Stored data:
--- config.mk ---
export PLATFORM = sky130hd
export DESIGN_NAME = ahb_interconnect_flat
export DESIGN_NICKNAME = d
export VERILOG_FILES = /design/src/rtl/ahb_ic_pkg.sv /design/src/rtl/ahb_interconnect_if.sv /design/src/rtl/ahb_default_slave.sv /design/src/rtl/ahb_interconnect.sv /design/src/flat_wrapper.sv
export SDC_FILE = /design/constraint.sdc
export NUM_CORES = 1
export LEC_CHECK = 0
export BUFFER_PORTS_ARGS = -buffer_cell sky130_fd_sc_hd__buf_2
export CAP_MARGIN = 20
export CORE_AREA = 2 2 83 85
export DETAILED_ROUTE_END_ITERATION = 16
export DIE_AREA = 0 0 85 87
export PLACE_DENSITY = 0.61
export SLEW_MARGIN = 20
export SYNTH_ARGS = -nofsm -noshare
export SYNTH_HDL_FRONTEND = slang
export SYNTH_HIERARCHICAL = 1
export SYNTH_SLANG_ARGS = --single-unit
--- constraint.sdc ---
create_clock -name HCLK -period 2.7 [get_ports HCLK]
set_clock_uncertainty 0.2 [all_clocks]
set_input_delay 0.405 -clock HCLK [delete_from_list [all_inputs] [get_ports HCLK]]
set_output_delay 0.405 -clock HCLK [all_outputs]
set_load 0.03 [all_outputs]
--- src/rtl/ahb_ic_pkg.sv ---
// Shared AHB interconnect definitions: transfer/response encodings and default-slave states.
package ahb_ic_pkg;

    localparam logic [1:0] HTRANS_IDLE   = 2'd0;
    localparam logic [1:0] HTRANS_BUSY   = 2'd1;
    localparam logic [1:0] HTRANS_NONSEQ = 2'd2;
    localparam logic [1:0] HTRANS_SEQ    = 2'd3;

    localparam logic HRESP_OKAY  = 1'b0;
    localparam logic HRESP_ERROR = 1'b1;

    typedef enum logic [1:0] {
        DS_IDLE = 2'd0,
        DS_ERR1 = 2'd1,
        DS_ERR2 = 2'd2
    } ds_state_t;

    // NONSEQ and SEQ are the only transfer types that need a real response.
    function automatic logic trans_active(input logic [1:0] htrans);
        return (htrans == HTRANS_NONSEQ) || (htrans == HTRANS_SEQ);
    endfunction

endpackage

--- src/rtl/ahb_interconnect_if.sv ---
// Bus bundle between the AHB master/slaves and the interconnect.
//   slave  modport: the interconnect's view (decodes master, muxes slave responses)
//   master modport: the environment's view (master + slave models)
interface ahb_interconnect_if #(
    parameter int unsigned DATA_WIDTH = 32,
    parameter int unsigned ADDR_WIDTH = 32,
    parameter int unsigned SLAVE_NUM  = 4
);
    logic [ADDR_WIDTH-1:0]           HADDR;
    logic [1:0]                      HTRANS;
    logic [SLAVE_NUM-1:0]            HSEL_o;
    logic                            HREADY_o;
    logic [SLAVE_NUM*DATA_WIDTH-1:0] HRDATA_s;
    logic [SLAVE_NUM-1:0]            HREADYOUT_s;
    logic [SLAVE_NUM-1:0]            HRESP_s;
    logic [DATA_WIDTH-1:0]           HRDATA;
    logic                            HREADY;
    logic                            HRESP;
    logic                            TIMEOUT_o;

    modport slave (
        input  HADDR, HTRANS, HRDATA_s, HREADYOUT_s, HRESP_s,
        output HSEL_o, HREADY_o, HRDATA, HREADY, HRESP, TIMEOUT_o
    );

    modport master (
        output HADDR, HTRANS, HRDATA_s, HREADYOUT_s, HRESP_s,
        input  HSEL_o, HREADY_o, HRDATA, HREADY, HRESP, TIMEOUT_o
    );
endinterface

--- src/rtl/ahb_default_slave.sv ---
// Default slave for unmapped addresses: two-cycle ERROR for NONSEQ/SEQ, zero-wait OKAY otherwise.
// Ports: HCLK, HRST (async active-low), sel (no mapped slave decoded), HTRANS, HREADY (bus ready),
//        ready/resp (registered data-phase response, valid while the default slave owns the data phase).
module ahb_default_slave
    import ahb_ic_pkg::*;
(
    input  logic       HCLK,
    input  logic       HRST,
    input  logic       sel,
    input  logic [1:0] HTRANS,
    input  logic       HREADY,
    output logic       ready,
    output logic       resp
);

    ds_state_t state;

    logic start_err_c;
    assign start_err_c = HREADY && sel && trans_active(HTRANS);

    // State and outputs move together so ready/resp are registered.
    always_ff @(posedge HCLK or negedge HRST) begin
        if (!HRST) begin
            state <= DS_IDLE;
            ready <= 1'b1;
            resp  <= HRESP_OKAY;
        end else begin
            case (state)
                DS_IDLE, DS_ERR2: begin
                    if (start_err_c) begin
                        state <= DS_ERR1;
                        ready <= 1'b0;
                        resp  <= HRESP_ERROR;
                    end else begin
                        state <= DS_IDLE;
                        ready <= 1'b1;
                        resp  <= HRESP_OKAY;
                    end
                end
                DS_ERR1: begin
                    state <= DS_ERR2;
                    ready <= 1'b1;
                    resp  <= HRESP_ERROR;
                end
                default: begin
                    state <= DS_IDLE;
                    ready <= 1'b1;
                    resp  <= HRESP_OKAY;
                end
            endcase
        end
    end

endmodule

--- src/rtl/ahb_interconnect.sv ---
// Single-master AHB interconnect: base/mask address decode, registered data-phase select,
// response mux and built-in default slave for unmapped transfers.
// Ports: HCLK, HRST (async active-low), bus (ahb_interconnect_if.slave):
//   HADDR/HTRANS from master, HSEL_o/HREADY_o to slaves, HRDATA_s/HREADYOUT_s/HRESP_s from slaves,
//   HRDATA/HREADY/HRESP to master, TIMEOUT_o sticky watchdog flag.
// Optional macro AHB_IC_TIMEOUT_EN: watchdog aborting data phases stalled for TIMEOUT_CYC cycles.
module ahb_interconnect
    import ahb_ic_pkg::*;
#(
    parameter int unsigned DATA_WIDTH = 32,
    parameter int unsigned ADDR_WIDTH = 32,
    parameter int unsigned SLAVE_NUM  = 4,
    parameter logic [SLAVE_NUM*ADDR_WIDTH-1:0] SLV_BASE =
        {32'h3000_0000, 32'h2000_0000, 32'h1000_0000, 32'h0000_0000},
    parameter logic [SLAVE_NUM*ADDR_WIDTH-1:0] SLV_MASK = {4{32'hF000_0000}},
    parameter int unsigned TIMEOUT_CYC = 16
) (
    input logic               HCLK,
    input logic               HRST,
    ahb_interconnect_if.slave bus
);

    logic [SLAVE_NUM-1:0] match_c;
    logic [SLAVE_NUM-1:0] hsel_c;
    logic                 nomatch_c;
    logic [SLAVE_NUM-1:0] dsel;       // all-zero encodes the default slave
    logic                 ds_ready;
    logic                 ds_resp;
    logic                 slv_ready_c;
    logic                 slv_resp_c;
    logic [SLAVE_NUM:0][DATA_WIDTH-1:0] rd_acc;
    logic                  hready_c;
    logic                  hresp_c;
    logic [DATA_WIDTH-1:0] hrdata_c;

    // Per-slave address compare plus read-data OR-reduction of the selected slave.
    assign rd_acc[0] = '0;
    for (genvar i = 0; i < SLAVE_NUM; i++) begin : g_slv
        assign match_c[i] = (bus.HADDR & SLV_MASK[i*ADDR_WIDTH +: ADDR_WIDTH])
                            == SLV_BASE[i*ADDR_WIDTH +: ADDR_WIDTH];
        assign rd_acc[i+1] = rd_acc[i]
                           | (bus.HRDATA_s[i*DATA_WIDTH +: DATA_WIDTH] & {DATA_WIDTH{dsel[i]}});
    end

    // Isolate the lowest set bit so overlapping regions resolve to the lowest index.
    assign hsel_c    = match_c & (~match_c + SLAVE_NUM'(1));
    assign nomatch_c = ~|match_c;

    assign slv_ready_c = |(dsel & bus.HREADYOUT_s);
    assign slv_resp_c  = |(dsel & bus.HRESP_s);

    // Data-phase owner advances only when the current transfer completes.
    always_ff @(posedge HCLK or negedge HRST) begin
        if (!HRST) begin
            dsel <= '0;
        end else if (hready_c) begin
            dsel <= hsel_c;
        end
    end

    ahb_default_slave u_default_slave (
        .HCLK   (HCLK),
        .HRST   (HRST),
        .sel    (nomatch_c),
        .HTRANS (bus.HTRANS),
        .HREADY (hready_c),
        .ready  (ds_ready),
        .resp   (ds_resp)
    );

`ifdef AHB_IC_TIMEOUT_EN
    localparam int unsigned CNT_W = $clog2(TIMEOUT_CYC + 1);

    logic [CNT_W-1:0] to_cnt;
    logic             to_second_q;
    logic             timeout_q;
    logic             to_first_c;

    // Counter saturates at the limit; a slave still low there is overridden.
    assign to_first_c = (dsel != '0) && !slv_ready_c && !to_second_q
                        && (to_cnt == CNT_W'(TIMEOUT_CYC));

    always_ff @(posedge HCLK or negedge HRST) begin
        if (!HRST) begin
            to_cnt      <= '0;
            to_second_q <= 1'b0;
            timeout_q   <= 1'b0;
        end else begin
            if (hready_c) begin
                to_cnt <= '0;
            end else if ((dsel != '0) && !slv_ready_c && (to_cnt != CNT_W'(TIMEOUT_CYC))) begin
                to_cnt <= to_cnt + CNT_W'(1);
            end
            to_second_q <= to_first_c;
            if (to_first_c) begin
                timeout_q <= 1'b1;
            end
        end
    end

    assign bus.TIMEOUT_o = timeout_q;
`else
    logic unused_timeout_cfg;
    assign unused_timeout_cfg = &{1'b0, 32'(TIMEOUT_CYC)};
    assign bus.TIMEOUT_o = 1'b0;
`endif

    // Response mux; the watchdog override has priority over the stalled slave.
    always_comb begin
        if (dsel == '0) begin
            hready_c = ds_ready;
            hresp_c  = ds_resp;
            hrdata_c = '0;
        end else begin
            hready_c = slv_ready_c;
            hresp_c  = slv_resp_c;
            hrdata_c = rd_acc[SLAVE_NUM];
        end
`ifdef AHB_IC_TIMEOUT_EN
        if (to_first_c) begin
            hready_c = 1'b0;
            hresp_c  = HRESP_ERROR;
        end else if (to_second_q) begin
            hready_c = 1'b1;
            hresp_c  = HRESP_ERROR;
            hrdata_c = '0;
        end
`endif
    end

    assign bus.HSEL_o   = hsel_c;
    assign bus.HREADY_o = hready_c;
    assign bus.HREADY   = hready_c;
    assign bus.HRESP    = hresp_c;
    assign bus.HRDATA   = hrdata_c;

endmodule
--- src/flat_wrapper.sv ---
// flat-port wrapper written by rule: the top's interface ports become plain ports
module ahb_interconnect_flat import ahb_ic_pkg::*;
#(
    parameter int unsigned DATA_WIDTH = 32,
    parameter int unsigned ADDR_WIDTH = 32,
    parameter int unsigned SLAVE_NUM  = 4,
    parameter logic [SLAVE_NUM*ADDR_WIDTH-1:0] SLV_BASE =
        {32'h3000_0000, 32'h2000_0000, 32'h1000_0000, 32'h0000_0000},
    parameter logic [SLAVE_NUM*ADDR_WIDTH-1:0] SLV_MASK = {4{32'hF000_0000}},
    parameter int unsigned TIMEOUT_CYC = 16
)
  (HCLK, HRST, bus_HADDR, bus_HTRANS, bus_HRDATA_s, bus_HREADYOUT_s, bus_HRESP_s, bus_HSEL_o, bus_HREADY_o, bus_HRDATA, bus_HREADY, bus_HRESP, bus_TIMEOUT_o);
  ahb_interconnect_if #(.DATA_WIDTH(DATA_WIDTH), .ADDR_WIDTH(ADDR_WIDTH), .SLAVE_NUM(SLAVE_NUM)) bus_i ();
  input logic HCLK;
  input logic HRST;
  input wire logic [$bits(bus_i.HADDR)-1:0] bus_HADDR;
  input wire logic [$bits(bus_i.HTRANS)-1:0] bus_HTRANS;
  input wire logic [$bits(bus_i.HRDATA_s)-1:0] bus_HRDATA_s;
  input wire logic [$bits(bus_i.HREADYOUT_s)-1:0] bus_HREADYOUT_s;
  input wire logic [$bits(bus_i.HRESP_s)-1:0] bus_HRESP_s;
  output wire logic [$bits(bus_i.HSEL_o)-1:0] bus_HSEL_o;
  output wire logic [$bits(bus_i.HREADY_o)-1:0] bus_HREADY_o;
  output wire logic [$bits(bus_i.HRDATA)-1:0] bus_HRDATA;
  output wire logic [$bits(bus_i.HREADY)-1:0] bus_HREADY;
  output wire logic [$bits(bus_i.HRESP)-1:0] bus_HRESP;
  output wire logic [$bits(bus_i.TIMEOUT_o)-1:0] bus_TIMEOUT_o;
  assign bus_i.HADDR = bus_HADDR;
  assign bus_i.HTRANS = bus_HTRANS;
  assign bus_i.HRDATA_s = bus_HRDATA_s;
  assign bus_i.HREADYOUT_s = bus_HREADYOUT_s;
  assign bus_i.HRESP_s = bus_HRESP_s;
  assign bus_HSEL_o = bus_i.HSEL_o;
  assign bus_HREADY_o = bus_i.HREADY_o;
  assign bus_HRDATA = bus_i.HRDATA;
  assign bus_HREADY = bus_i.HREADY;
  assign bus_HRESP = bus_i.HRESP;
  assign bus_TIMEOUT_o = bus_i.TIMEOUT_o;
  ahb_interconnect #(.DATA_WIDTH(DATA_WIDTH), .ADDR_WIDTH(ADDR_WIDTH), .SLAVE_NUM(SLAVE_NUM), .SLV_BASE(SLV_BASE), .SLV_MASK(SLV_MASK), .TIMEOUT_CYC(TIMEOUT_CYC)) u_core (.HCLK(HCLK), .HRST(HRST), .bus(bus_i));
endmodule
==> Word-level counts from Yosys, hierarchy flattened <==
Cells that the tools add are included.
{ "op_classes": {"n_addsub": 1, "n_eq_ne": 7, "muxes": 9, "n_bitwise": 11, "n_reduce_logical": 11} }
{ "ops": {"columns": ["operator", "count"], "rows": [
  ["$and A32 B32 Y32", 4],
  ["$or A32 B32 Y32", 3],
  ["$logic_not A32 Y1", 1],
  ["$mux W32", 1],
  ["$and A4 B4 Y4", 3],
  ["$reduce_or A4 Y1", 3],
  ["$eq A4 B2 Y1 const B", 2],
  ["$eq A2 B2 Y1 const B", 3],
  ["$mux W1", 6],
  ["$add A4 B1 Y4 const B", 1],
  ["$eq A4 B1 Y1 const B", 1],
  ["$logic_not A4 Y1", 1],
  ["$not A4 Y4", 1],
  ["$pmux W2 S2", 1],
  ["$eq A2 B1 Y1 const B", 1],
  ["$logic_and A1 B1 Y1", 2],
  ["$logic_not A2 Y1", 1],
  ["$pmux W1 S2", 1],
  ["$reduce_or A2 Y1", 1],
  ["$logic_not A1 Y1", 1],
  ["$logic_or A1 B1 Y1", 1]
]} }
{ "totals": {"regBits": 8, "inputBits": 172, "out_inout_bits": 40, "word_cells": 43} }

==> Longest topological paths before layout <==
Gate-level depths: netlist of run 1.
{ "logic_depth": {"ltp_word": 7, "ltp_mapped": 7, "mapped_depth_nobuf": 5} }

==> Modules after synthesis <==
Netlist of run 1, hierarchy kept.
{ "by_module_without_submodules": {"columns": ["module", "n_inst", "cells_per_inst", "area_per_inst_um2", "seq_area_each_um2"], "rows": [
  ["ahb_interconnect", 1, 146, 991.0, 100.1],
  ["ahb_default_slave", 1, 8, 148.9, 101.3]
]} }

==> Worst setup path before layout of run 1 <==
OpenSTA, ideal clock, no wires.
{ "synth_path": {"path_type": "flip-flop to output port", "start": "register u_core.dsel[1]", "end": "output bus_HREADY_o", "t_arrival_ns": 1.835, "required_ns": 2.095, "path_slack_ns": 0.260, "path_stages_with_launch": 7, "n_path_buf": 3, "cell_sequence": "dfrtp_1 > buf_6 > or4_4 > buf_6 > nand3_4 > o21a_1 > buf_4"} }
{ "synth_via": {"elab_chain_len": 3, "word_cells_on_any_way": 4, "classes_between": "1 x mux; 1 x bitwise; 2 x reduce/logical"} }
{ "synth_lines": {"columns": ["element", "line", "rtl"], "rows": [
  ["from (decl)", "ahb_interconnect.sv:26", "logic [SLAVE_NUM-1:0] dsel;"],
  ["from (signal assigned)", "ahb_interconnect.sv:57", "dsel <= hsel_c;"],
  ["$and A4 B4 Y4", "ahb_interconnect.sv:49", "assign slv_ready_c = |(dsel & bus.HREADYOUT_s);"],
  ["$reduce_or A4 Y1", "ahb_interconnect.sv:49", null],
  ["$mux W1 *", "ahb_interconnect.sv:110", "if (dsel == '0) begin"],
  ["to (decl)", "flat_wrapper.sv:22", "output wire logic [$bits(bus_i.HREADY_o)-1:0] bus_HREADY_o;"]
]} }
Mark *: on every way between the ends. The rest lies on a longest branch, timed or not.

==> Worst setup path after layout of run 1 <==
{ "layout_path": {"start": "register u_core.dsel[1]", "end": "output bus_HREADY"} }
{ "layout_via": {"elab_chain_len": 3, "word_cells_on_any_way": 4, "classes_between": "1 x mux; 1 x bitwise; 2 x reduce/logical"} }
{ "layout_lines": {"columns": ["element", "line", "rtl"], "rows": [
  ["$and A4 B4 Y4", "ahb_interconnect.sv:49", null],
  ["$reduce_or A4 Y1", "ahb_interconnect.sv:49", null],
  ["$mux W1 *", "ahb_interconnect.sv:110", null],
  ["to (decl)", "flat_wrapper.sv:24", "output wire logic [$bits(bus_i.HREADY)-1:0] bus_HREADY;"]
]} }
Marked as above.

==> run metrics, run 1 <==
fin nets=498; vias in the first global route=1766; Die W=85 um; CP Capture Type=output pin; Final Hold Viols=0; Root Buffer Master=clkbuf_8; Hold Path Class=in -> reg; Main synth FF type=dfrtp_1; r2r setup slk=0.91 ns; fin cells=405; syn_area_per_cell=7.40 um^2; worst reg-to-reg path cell count=5; vias per cell=4.70; initial antenna violation count=0; Hold Buf Count CTS=1; sequential element share of the synthesized area=17.7%; synth top area cells=a22oi_1 (45%), dfrtp_1 (15%), nand2_1 (11%); yosys warns=6; DP HPWL=4180 um; first-pass GRT wire length=7810 um; # fillers=710; setup TNS=0 ns; share of post-route cells with drive strength above 1=59.7%; Worst setup SP type=flip-flop; placed cells=400; most common cell in the netlist=a22oi_1; register area=201 um^2; die height=87 um; leading area contributor after synthesis=a22oi_1; clk_lat worst skew=0.22 ns; Pleak=1.28 nW; Tmin final=2.38 ns; Yosys cell types=24; clk buf depth=2; DR iter-0 viols=63; largest net degree at the start of global routing=36; CTS resizes=0; Ports=212; Crit Path Max Fanout=8; unrepaired setup endpoints after global routing=false; Max Freq=420 MHz; vias after detailed routing=1904; Layout area overhead=87.4%; Total Routing Usage GR=12.5%; Seq cells post-synth=8; Std-Cell Core Area=0.00657 mm^2; Crit Path Class=reg -> out; gr ovfl total=0; Total Wirelength=5260 um; Pwr Density=360 mW/mm^2; Crit Reg-Reg Endpoint=u_core/u_default_slave/resp; n_diodes=0; CP Capture Point=bus_HREADY; VDD IR max=0.000294 V; synth cell count leaders=a22oi_1 (68), nand2_1 (32), clkbuf_1 (14); max cap viols=0; worst flop-to-flop path startpoint=u_core/dsel[1]; initial core utilization=17.4%; Synth async-reset ratio=100%; area of the multi-input gates=825 um^2; number of nets with antenna violations after routing=0; Wirelength per Cell=13.0 um; post-CTS setup buffer count=0; synthesized instance count=154; # setup viols final=0; CTS H-tree depth=1; Yosys top cell area share=44.8%; Design Area, Final=0.00214 mm^2; DR pass1 iterations=5; Final Cycle Share=88.3%; CP arrival=1.78 ns; detailed-route DRC error count=0; row cnt=30; CTS tree=built; CP Data Required Time=2.10 ns; Slew Viols, Final=0; routability cong.=0.840; clk slew on worst S/H paths=0.04 ns; cell area after synthesis=0.00114 mm^2; die area=0.00740 mm^2; Post-synth EDFFs=0; Cell Area, Placed=0.00208 mm^2; status=complete, no violations; critical path startpoint=u_core/dsel[1]; CTS buffer count=3; clock sinks=8; net count after synthesis=326; port bufs=181
[layout make-up]
type                            count  share of cell area, %
Sequential cell                     8                   9.43
Inverter                            5                  0.879
Tap cell                           80                   4.69
Multi-Input combinational cell    122                   38.6
Clock buffer                        4                   2.11
Timing Repair Buffer              186                   44.3
[critical path, stage by stage, from the launching register on]
cell and delay [ns]:
dfrtp_1 0.37, or4_4 0.60, nand3_4 0.13, o21a_1 0.22
buf_2 0.23
[per-stage QoR]
stage	power, mW	hold WS, ns	utilization, %	worst slack, ns
floorplan	0.444	-0.0906	-	0.260
global placement	0.622	0.0489	31.7	0.555
detailed placement	0.627	0.0542	31.7	0.539
CTS	0.777	0.233	32.5	0.297
global route	0.822	0.228	32.5	0.235
finish	0.769	0.230	32.5	0.317
[flip-flops by register name, indices dropped and copies added, names as in the netlist]
name                          flops
u_core/dsel                       4
u_core/u_default_slave/ready      1
u_core/u_default_slave/resp       1
u_core/u_default_slave/state      2
[worst min-delay path by stage]
stage	from	endpoint	slack (ns)	cells past startpoint
6_report	bus_HTRANS[1]	u_core/u_default_slave/ready	0.23	2
5_1_grt	bus_HTRANS[1]	u_core/u_default_slave/ready	0.23	2
4_1_cts	bus_HTRANS[1]	u_core/u_default_slave/ready	0.23	2
3_5_place_dp	HRST	u_core/u_default_slave/resp	0.05	1
3_3_place_gp	HRST	u_core/u_default_slave/resp	0.05	1
2_1_floorplan	HRST	u_core/dsel[0]	-0.09	0
[placed cells by master, fill, tap and decap left out]
cell	instances
o21a_1	1
buf_4	4
a31oi_1	1
nor4_1	1
nand4b_4	1
dfrtp_1	7
buf_2	181
nor4bb_1	1
clkbuf_8	3
dlygate4sd3_1	1
a22oi_1	68
nor2b_4	1
clkbuf_1	1
nand2b_1	1
conb_1	1
nand2_1	32
or4_4	1
dfstp_2	1
or2_2	1
o21ai_0	4
mux2i_1	4
nor2_1	1
nand3_4	1
nor4b_1	2
inv_1	5
[metal layers]
metal / wire length [um] / global-route usage, % / up-vias
met2: 2640 / 23.3 / 105
met5: 0 / 0 / -
li1: - / - / 940
met1: 2110 / 15.6 / 857
met3: 486 / 2.09 / 2
met4: 23 / 1.44 / 0
[where the power goes]
part / switching, mW / internal (mW) / leakage (nW) / total (mW)
logic: 0.291 / 0.187 / 1.15 / 0.478
registers: 0.00915 / 0.137 / 0.104 / 0.146
clock network: 0.0423 / 0.102 / 0.0228 / 0.144
[kinds of logic after synthesis]
| group | synth area share [%] |
|---|---|
| compound gates | 47.8 |
| mux | 3.51 |
| simple gates | 20.7 |
| flops | 17.7 |
| other cells | 0.329 |
| buf+inv | 9.99 |
Note: power is estimated with default switching activity, not from simulation.
==> inputs of run 2 (changes only) <==
Settings changed: CORE_AREA 2 2 83 85 to 2 2 82 84, DIE_AREA 0 0 85 87 to 0 0 84 86, PLACE_DENSITY 0.61 to 0.63, SETUP_SLACK_MARGIN set to 0.4.
Clock period 2.7 ns to 3.1 ns, I/O delays scaled along.
==> run 2 against run 1 <==
Net effect: utilization grew 1.5 points; non-clock buffer count is the same; flip-flop and latch count is the same; clock power shrank 10%; first-iteration DRC count grew 13%; die area shrank 2.3%; worst setup slack gained 0.25 ns; design area shrank 0.12%.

The task: Extract the lines above, from the first one through the one containing "function automatic logic", and return only those, unchanged.

Response:
--- config.mk ---
export PLATFORM = sky130hd
export DESIGN_NAME = ahb_interconnect_flat
export DESIGN_NICKNAME = d
export VERILOG_FILES = /design/src/rtl/ahb_ic_pkg.sv /design/src/rtl/ahb_interconnect_if.sv /design/src/rtl/ahb_default_slave.sv /design/src/rtl/ahb_interconnect.sv /design/src/flat_wrapper.sv
export SDC_FILE = /design/constraint.sdc
export NUM_CORES = 1
export LEC_CHECK = 0
export BUFFER_PORTS_ARGS = -buffer_cell sky130_fd_sc_hd__buf_2
export CAP_MARGIN = 20
export CORE_AREA = 2 2 83 85
export DETAILED_ROUTE_END_ITERATION = 16
export DIE_AREA = 0 0 85 87
export PLACE_DENSITY = 0.61
export SLEW_MARGIN = 20
export SYNTH_ARGS = -nofsm -noshare
export SYNTH_HDL_FRONTEND = slang
export SYNTH_HIERARCHICAL = 1
export SYNTH_SLANG_ARGS = --single-unit
--- constraint.sdc ---
create_clock -name HCLK -period 2.7 [get_ports HCLK]
set_clock_uncertainty 0.2 [all_clocks]
set_input_delay 0.405 -clock HCLK [delete_from_list [all_inputs] [get_ports HCLK]]
set_output_delay 0.405 -clock HCLK [all_outputs]
set_load 0.03 [all_outputs]
--- src/rtl/ahb_ic_pkg.sv ---
// Shared AHB interconnect definitions: transfer/response encodings and default-slave states.
package ahb_ic_pkg;

    localparam logic [1:0] HTRANS_IDLE   = 2'd0;
    localparam logic [1:0] HTRANS_BUSY   = 2'd1;
    localparam logic [1:0] HTRANS_NONSEQ = 2'd2;
    localparam logic [1:0] HTRANS_SEQ    = 2'd3;

    localparam logic HRESP_OKAY  = 1'b0;
    localparam logic HRESP_ERROR = 1'b1;

    typedef enum logic [1:0] {
        DS_IDLE = 2'd0,
        DS_ERR1 = 2'd1,
        DS_ERR2 = 2'd2
    } ds_state_t;

    // NONSEQ and SEQ are the only transfer types that need a real response.
    function automatic logic trans_active(input logic [1:0] htrans);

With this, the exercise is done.